The Biggest Regret

It was a Thursday afternoon in the corner of a silent dirty room. I was alone with my laptop with my full attention happening on the screen.

I’ve prepared the whole week just for this moment.

Just for this one opportunity I’m giving it my all.

I reviewed every concept I’ve learned since university. I tried to cover all my bases. I understood all the theory. I understood what how shit works behind the scenes.

Not only that, I practiced algorithms till I get them right.

Although, I’ve only been studying one week for the technical exam. I felt extremely confident. I was fresh out of school with all the working theory behind me. I’ve got internships in the bag, and all that.

Although I didn’t code as much this year, I believe that I could still do well – especially after brushing up my fundamentals the whole week.

I looked up at the time and my arms we’re sweating, my eyes are red, and all the motivation that’s in me that moment wanted to get the test over with.

It was a job assessment and at the end of the road was a large salary for even a fresh graduate student. I was motivated and eager to ace the exam.

When I heard the money, I didn’t even hesitate. If I want the bag, then I have to do everything to get it right.

I clicked on the email that had the link for the assessment and off I go.

I looked at the first questions, and they were easy as fuck. They were all theory!

How Objected Oriented Programming works. How Data structures and algorithms work. How certain parts of Java such as the Garbage Collection, JVM, Multiple Inheritance, and Collections API work, etc.

I breezed through that section like it was nothing, but I wasn’t prepared for the next things to come.

The coding section.

I honestly believed that the coding section would be easy, especially when the initial interview said that it would be.

So, I was kind of relaxed at the moment. With how the theory section worked out, it justified my feelings until I worked on the first question.

The first coding question was easy. I understood the logic, the reasoning, and I’ve already formulated my approach.

But when I was about to code up my answer, I’ve kept getting compilation errors and syntax errors. I was getting very frustrated.

Self-doubt slowly entered my train of thought.

What the hell am I doing? This is an easy problem, but why can’t I make it fucking work! What the fuck is going? How? How! How?! How can I make this work!

I looked at remaining time, and saw 30 minutes left. I had another question to go through, and I can’t afford to waste my time. So, I skipped the question for now and decided to work on the other one.

I clicked the next button and I just laughed.
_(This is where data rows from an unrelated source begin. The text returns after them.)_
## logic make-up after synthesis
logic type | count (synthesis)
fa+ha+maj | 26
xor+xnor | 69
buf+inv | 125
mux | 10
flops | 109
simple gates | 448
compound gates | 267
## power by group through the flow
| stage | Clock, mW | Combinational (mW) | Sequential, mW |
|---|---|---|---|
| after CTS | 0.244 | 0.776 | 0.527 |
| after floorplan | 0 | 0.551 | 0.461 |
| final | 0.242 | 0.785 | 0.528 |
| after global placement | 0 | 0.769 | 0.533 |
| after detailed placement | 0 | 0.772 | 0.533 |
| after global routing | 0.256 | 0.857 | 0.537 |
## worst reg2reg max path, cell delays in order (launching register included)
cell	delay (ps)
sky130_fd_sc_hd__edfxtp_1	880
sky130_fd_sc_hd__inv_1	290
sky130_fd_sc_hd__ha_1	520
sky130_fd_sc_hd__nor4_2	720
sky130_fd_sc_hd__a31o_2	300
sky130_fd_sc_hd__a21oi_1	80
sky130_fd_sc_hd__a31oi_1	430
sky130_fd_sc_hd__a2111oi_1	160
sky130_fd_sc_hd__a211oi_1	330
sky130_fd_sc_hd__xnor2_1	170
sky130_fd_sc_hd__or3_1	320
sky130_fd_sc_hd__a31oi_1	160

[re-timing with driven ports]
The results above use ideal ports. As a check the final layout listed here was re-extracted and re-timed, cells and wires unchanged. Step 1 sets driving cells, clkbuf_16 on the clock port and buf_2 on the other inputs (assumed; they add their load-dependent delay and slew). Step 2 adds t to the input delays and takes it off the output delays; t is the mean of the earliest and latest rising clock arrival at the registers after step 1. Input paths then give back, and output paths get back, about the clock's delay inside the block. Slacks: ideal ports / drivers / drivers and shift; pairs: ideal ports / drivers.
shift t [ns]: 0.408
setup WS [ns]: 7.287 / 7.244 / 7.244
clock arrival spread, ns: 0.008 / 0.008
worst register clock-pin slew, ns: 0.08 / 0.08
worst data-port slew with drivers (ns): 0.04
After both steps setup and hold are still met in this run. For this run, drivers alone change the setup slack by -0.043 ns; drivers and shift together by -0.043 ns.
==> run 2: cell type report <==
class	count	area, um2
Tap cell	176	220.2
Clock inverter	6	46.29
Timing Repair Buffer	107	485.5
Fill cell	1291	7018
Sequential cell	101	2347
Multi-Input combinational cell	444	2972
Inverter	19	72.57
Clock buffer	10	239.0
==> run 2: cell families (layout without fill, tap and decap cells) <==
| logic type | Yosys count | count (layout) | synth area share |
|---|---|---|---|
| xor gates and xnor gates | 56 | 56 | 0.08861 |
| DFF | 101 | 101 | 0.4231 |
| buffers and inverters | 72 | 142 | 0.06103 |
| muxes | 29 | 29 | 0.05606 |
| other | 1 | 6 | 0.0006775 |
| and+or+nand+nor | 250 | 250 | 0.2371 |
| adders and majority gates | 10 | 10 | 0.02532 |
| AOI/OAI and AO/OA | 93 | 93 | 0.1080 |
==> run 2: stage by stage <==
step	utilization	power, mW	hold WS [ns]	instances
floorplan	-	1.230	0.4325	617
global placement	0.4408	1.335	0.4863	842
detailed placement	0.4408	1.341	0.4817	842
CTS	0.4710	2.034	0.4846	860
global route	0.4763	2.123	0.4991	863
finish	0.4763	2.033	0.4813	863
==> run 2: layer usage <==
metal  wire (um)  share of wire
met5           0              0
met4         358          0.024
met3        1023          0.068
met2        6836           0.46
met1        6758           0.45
I saw the question it was so complicated. I didn’t even understand what the question wanted from me. I didn’t understand the examples, the input and output. I stared at the question dazed trying to piece it together.

At that moment, I knew. I knew I wouldn’t pass the technical exam. I pressed the back and next button multiple times hoping that I’d get the answer, but no. I knew my fate. I failed.

I raised my hands up in frustration and I’ve looked back at what I did during university. Every moment, I felt regret welling up on me.

I should’ve prepared sooner. I should’ve practiced three months before. I should’ve made this my primary focus. I should’ve done this and that…

I couldn’t think about nothing else but regret.

I knew I fumbled the test. I knew I threw away an opportunity. I knew I made a mistake. If I only… if only I had the foresight to prepare.

I’ve already heard stories from other people, but I turned a blind eye. I believed that I didn’t need it. Since, I’m only a fresh grad I surely won’t encounter such a problem, right?

Wrong.

It was my arrogance and carelessness that prevented me from chasing a huge opportunity that I so wanted. If there was anyone to blame. It was me. I messed up. I didn’t prepare. I was arrogant and look at where that brought me.

Failure. Sadness. An empty feeling.

But, never again! I don’t ever want to experience this shit again. I never want to feel this pressing failure again. Not anymore.

If I have to prepare years in advance, then I would. I’d never be taken by unprepared again. If there’s only one thing in life this experience taught me. Everything is all about preparedness.

Being prepared at any moment and at any time. It’s not when opportunity and preparation meets. No, it’s only preparedness. Period. Nothing more and nothing else.

My error was I was arrogant. I didn’t heed the advice from those who came before. I didn’t hear them out. I had an ego as big as an elephant. I thought I was the shit. In the end, I was shit.